Ia juga hanya berbisik malam itu, ketika
terbangun karena dipindahkan ke kolong ranjang. Wanita itu barangkali mengira
ia masih tidur. Wanita itu barangkali mengira, karena masih tidur maka Sandra
tak akan pernah mendengar suara lenguhnya yang panjang maupun yang pendek di
atas ranjang. Wanita itu juga tak mengira bahwa Sandra masih terbangun ketika
dirinya terkapar tanpa daya dan lelaki yang memeluknya sudah mendengkur keras
sekali. Wanita itu tak mendengar lagi ketika dikolong ranjang Sandra berbisik
tertahan-tahan “Mama, mama …” dan pipinya basah oleh air mata.
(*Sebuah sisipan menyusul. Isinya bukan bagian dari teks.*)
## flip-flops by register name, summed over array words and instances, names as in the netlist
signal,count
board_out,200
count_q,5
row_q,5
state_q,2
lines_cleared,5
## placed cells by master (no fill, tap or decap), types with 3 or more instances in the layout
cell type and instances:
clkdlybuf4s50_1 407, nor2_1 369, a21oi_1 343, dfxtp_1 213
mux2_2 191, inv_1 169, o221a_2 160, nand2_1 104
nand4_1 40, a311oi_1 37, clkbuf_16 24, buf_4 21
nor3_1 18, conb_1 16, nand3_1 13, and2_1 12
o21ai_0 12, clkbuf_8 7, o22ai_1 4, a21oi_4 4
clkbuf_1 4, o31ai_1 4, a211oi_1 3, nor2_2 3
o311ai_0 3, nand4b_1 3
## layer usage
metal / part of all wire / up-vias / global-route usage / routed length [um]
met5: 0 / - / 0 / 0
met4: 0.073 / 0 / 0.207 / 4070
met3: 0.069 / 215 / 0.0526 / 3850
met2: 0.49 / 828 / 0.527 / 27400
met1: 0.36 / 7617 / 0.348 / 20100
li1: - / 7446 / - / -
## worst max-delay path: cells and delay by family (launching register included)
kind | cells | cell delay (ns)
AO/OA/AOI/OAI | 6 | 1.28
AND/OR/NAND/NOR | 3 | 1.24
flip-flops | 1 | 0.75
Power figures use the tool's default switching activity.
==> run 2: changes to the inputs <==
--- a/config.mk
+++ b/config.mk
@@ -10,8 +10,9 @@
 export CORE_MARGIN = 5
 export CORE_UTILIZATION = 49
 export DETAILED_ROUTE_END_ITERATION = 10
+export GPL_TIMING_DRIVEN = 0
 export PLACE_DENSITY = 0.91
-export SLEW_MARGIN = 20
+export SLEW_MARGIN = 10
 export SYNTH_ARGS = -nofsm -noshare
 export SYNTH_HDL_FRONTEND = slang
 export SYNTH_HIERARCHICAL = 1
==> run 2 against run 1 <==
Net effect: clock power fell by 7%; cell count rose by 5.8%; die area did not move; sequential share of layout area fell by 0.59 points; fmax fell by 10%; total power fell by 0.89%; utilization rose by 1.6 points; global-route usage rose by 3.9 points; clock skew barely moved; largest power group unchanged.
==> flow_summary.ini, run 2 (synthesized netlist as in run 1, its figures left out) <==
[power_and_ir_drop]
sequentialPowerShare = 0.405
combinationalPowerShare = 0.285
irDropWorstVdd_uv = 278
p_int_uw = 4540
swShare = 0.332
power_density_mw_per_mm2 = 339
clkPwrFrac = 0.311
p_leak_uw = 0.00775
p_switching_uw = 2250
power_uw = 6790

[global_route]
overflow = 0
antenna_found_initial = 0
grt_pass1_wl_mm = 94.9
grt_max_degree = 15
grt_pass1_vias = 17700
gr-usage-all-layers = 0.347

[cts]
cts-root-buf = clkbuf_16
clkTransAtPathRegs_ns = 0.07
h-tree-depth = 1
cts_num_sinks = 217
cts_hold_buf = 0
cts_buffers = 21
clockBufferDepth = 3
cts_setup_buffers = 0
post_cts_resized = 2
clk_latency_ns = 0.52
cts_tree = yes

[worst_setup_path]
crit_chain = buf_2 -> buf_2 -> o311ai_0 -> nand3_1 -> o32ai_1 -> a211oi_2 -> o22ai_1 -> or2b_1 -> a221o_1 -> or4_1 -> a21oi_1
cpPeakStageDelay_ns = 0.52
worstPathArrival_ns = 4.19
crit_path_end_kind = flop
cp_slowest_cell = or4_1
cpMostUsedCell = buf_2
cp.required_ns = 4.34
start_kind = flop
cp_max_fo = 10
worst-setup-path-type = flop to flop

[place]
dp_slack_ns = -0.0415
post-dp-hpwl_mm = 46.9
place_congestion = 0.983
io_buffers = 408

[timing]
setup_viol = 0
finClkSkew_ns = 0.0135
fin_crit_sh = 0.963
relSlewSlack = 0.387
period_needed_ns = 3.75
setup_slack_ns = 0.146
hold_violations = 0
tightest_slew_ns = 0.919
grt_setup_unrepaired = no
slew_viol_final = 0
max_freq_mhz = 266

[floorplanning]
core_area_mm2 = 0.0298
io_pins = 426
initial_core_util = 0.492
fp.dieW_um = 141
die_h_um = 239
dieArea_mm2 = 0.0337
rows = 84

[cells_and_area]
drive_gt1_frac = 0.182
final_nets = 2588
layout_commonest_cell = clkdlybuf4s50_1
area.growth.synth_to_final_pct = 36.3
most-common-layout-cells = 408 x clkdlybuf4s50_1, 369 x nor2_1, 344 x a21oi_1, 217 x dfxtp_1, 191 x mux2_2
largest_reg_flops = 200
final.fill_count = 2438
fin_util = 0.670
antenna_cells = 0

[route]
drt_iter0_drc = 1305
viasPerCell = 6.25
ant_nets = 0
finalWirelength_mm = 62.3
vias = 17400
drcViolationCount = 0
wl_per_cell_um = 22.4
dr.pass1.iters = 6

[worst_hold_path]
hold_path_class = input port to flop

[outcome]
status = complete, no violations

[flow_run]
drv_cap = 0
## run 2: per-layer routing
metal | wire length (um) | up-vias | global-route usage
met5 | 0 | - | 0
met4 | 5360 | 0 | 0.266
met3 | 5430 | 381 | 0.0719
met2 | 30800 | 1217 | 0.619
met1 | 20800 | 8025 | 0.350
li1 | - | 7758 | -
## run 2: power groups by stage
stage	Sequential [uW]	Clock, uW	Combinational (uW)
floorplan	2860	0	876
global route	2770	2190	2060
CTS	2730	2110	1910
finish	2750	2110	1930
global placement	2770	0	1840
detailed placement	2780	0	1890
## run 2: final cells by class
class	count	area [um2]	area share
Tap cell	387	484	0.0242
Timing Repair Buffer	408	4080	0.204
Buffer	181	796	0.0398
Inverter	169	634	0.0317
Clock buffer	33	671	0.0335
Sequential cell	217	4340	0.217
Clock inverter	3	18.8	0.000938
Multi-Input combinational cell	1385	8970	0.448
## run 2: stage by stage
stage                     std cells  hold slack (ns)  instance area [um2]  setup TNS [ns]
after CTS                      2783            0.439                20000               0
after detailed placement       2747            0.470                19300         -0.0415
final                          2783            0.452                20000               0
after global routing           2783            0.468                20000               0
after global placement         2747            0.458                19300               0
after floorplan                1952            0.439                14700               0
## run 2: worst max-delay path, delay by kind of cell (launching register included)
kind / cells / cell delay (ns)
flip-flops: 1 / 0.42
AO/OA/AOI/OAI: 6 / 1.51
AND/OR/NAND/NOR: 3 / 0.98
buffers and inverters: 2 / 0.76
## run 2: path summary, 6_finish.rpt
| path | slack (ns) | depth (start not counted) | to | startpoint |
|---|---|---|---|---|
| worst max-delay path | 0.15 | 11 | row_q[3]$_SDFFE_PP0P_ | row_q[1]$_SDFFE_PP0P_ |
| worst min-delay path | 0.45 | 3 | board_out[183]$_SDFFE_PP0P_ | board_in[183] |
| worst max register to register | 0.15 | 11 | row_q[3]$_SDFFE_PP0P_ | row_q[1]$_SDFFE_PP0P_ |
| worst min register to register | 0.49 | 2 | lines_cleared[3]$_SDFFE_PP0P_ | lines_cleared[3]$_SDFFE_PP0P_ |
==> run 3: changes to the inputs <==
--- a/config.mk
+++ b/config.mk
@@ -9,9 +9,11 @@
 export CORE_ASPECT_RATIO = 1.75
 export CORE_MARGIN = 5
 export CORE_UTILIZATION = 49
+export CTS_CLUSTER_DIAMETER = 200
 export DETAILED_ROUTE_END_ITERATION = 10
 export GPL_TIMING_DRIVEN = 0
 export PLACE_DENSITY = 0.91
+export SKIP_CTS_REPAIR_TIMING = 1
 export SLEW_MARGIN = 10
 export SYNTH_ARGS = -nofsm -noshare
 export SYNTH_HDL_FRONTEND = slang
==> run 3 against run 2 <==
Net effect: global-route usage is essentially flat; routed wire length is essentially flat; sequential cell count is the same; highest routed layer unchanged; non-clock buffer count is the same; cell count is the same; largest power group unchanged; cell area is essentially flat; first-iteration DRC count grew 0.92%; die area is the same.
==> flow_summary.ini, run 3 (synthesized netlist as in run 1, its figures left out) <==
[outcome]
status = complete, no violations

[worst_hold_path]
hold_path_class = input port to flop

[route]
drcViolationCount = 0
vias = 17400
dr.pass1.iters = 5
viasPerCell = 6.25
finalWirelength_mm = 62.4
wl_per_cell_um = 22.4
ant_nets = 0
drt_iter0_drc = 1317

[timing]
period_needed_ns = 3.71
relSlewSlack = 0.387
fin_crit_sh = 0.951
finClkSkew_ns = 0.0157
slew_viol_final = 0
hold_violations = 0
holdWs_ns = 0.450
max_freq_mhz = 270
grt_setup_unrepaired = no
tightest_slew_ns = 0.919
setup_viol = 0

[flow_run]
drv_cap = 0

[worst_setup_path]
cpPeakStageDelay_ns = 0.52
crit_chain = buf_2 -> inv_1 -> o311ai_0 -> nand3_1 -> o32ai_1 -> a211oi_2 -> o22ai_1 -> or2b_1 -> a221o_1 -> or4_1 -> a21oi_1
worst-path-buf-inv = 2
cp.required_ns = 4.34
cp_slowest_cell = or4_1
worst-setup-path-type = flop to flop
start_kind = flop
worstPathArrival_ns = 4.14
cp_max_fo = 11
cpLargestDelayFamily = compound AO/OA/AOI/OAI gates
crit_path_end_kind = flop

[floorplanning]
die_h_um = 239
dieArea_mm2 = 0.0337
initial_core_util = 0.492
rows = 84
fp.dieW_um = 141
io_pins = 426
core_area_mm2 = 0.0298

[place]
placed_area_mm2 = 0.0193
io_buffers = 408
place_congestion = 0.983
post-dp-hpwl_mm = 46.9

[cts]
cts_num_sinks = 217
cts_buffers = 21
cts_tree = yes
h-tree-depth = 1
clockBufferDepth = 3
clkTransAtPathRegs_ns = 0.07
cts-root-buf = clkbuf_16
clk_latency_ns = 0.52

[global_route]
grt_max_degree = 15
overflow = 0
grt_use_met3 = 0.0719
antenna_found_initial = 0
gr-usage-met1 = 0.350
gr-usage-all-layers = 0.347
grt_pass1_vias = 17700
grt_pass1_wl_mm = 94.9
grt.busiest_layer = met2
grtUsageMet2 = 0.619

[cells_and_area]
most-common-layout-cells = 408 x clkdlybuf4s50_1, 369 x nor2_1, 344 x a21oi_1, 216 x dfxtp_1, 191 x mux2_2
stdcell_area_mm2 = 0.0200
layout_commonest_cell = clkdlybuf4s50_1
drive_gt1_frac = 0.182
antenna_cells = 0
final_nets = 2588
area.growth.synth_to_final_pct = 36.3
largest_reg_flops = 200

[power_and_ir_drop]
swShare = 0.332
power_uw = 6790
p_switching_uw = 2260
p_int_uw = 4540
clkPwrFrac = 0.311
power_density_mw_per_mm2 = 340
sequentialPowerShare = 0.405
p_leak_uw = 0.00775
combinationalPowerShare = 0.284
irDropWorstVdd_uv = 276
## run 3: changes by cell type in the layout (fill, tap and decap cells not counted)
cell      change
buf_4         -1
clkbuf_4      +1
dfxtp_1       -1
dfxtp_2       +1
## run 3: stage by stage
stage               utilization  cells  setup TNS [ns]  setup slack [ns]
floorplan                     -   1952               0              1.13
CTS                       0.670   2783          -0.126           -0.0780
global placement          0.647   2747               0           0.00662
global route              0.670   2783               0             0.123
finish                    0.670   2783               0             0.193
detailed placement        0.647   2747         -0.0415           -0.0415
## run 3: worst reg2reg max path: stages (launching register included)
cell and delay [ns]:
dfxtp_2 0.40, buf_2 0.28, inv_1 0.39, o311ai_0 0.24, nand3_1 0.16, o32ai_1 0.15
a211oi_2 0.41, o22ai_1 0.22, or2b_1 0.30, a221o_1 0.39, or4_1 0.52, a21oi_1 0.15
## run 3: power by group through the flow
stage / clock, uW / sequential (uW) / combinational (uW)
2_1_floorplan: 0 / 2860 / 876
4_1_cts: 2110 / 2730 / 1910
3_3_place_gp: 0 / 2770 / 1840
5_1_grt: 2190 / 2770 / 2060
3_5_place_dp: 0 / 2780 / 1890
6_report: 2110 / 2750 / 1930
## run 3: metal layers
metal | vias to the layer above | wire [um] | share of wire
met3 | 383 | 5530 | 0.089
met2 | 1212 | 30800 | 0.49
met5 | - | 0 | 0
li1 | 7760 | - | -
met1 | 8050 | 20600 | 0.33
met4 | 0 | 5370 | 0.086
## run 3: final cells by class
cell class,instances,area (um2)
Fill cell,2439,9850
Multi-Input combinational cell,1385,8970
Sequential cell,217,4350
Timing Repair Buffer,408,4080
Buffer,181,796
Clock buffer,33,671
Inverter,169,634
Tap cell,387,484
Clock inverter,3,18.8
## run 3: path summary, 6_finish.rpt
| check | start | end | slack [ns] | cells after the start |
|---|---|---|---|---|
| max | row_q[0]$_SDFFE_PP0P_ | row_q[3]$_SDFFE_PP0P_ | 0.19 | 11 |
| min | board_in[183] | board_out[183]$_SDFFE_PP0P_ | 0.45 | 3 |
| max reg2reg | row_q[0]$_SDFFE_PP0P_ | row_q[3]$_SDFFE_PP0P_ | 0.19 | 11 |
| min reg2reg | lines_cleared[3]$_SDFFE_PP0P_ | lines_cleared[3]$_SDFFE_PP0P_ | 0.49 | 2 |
“Waktu habis, kumpulkan semua ke depan,” ujar
Ibu Guru Tati.
Semua anak berdiri dan menumpuk karanganya di
meja guru. Sandra menyelipkan kertas di tengah.
Di rumahnya, sambil nonton RCTI, Ibu Guru Tati
yang belum berkeluarga memeriksa pekerjaan murid-muridnya. Setelah membaca
separo dari tumpukan karangan itu, Ibu guru Tati berkesimpulan, murid-muridnya
mengalami masa kanak-kanak yang indah.
Ia memang belum sampai pada karangan Sandra,
yang hanya berisi kalimat sepotong:
Ibuku seorang pelacur…
Palmerah, 30 November 1991
*) Dimuat di harian Kompas, 5 Januari 1992.
Terpilih sebagai Cerpen Pilihan Kompas 1993.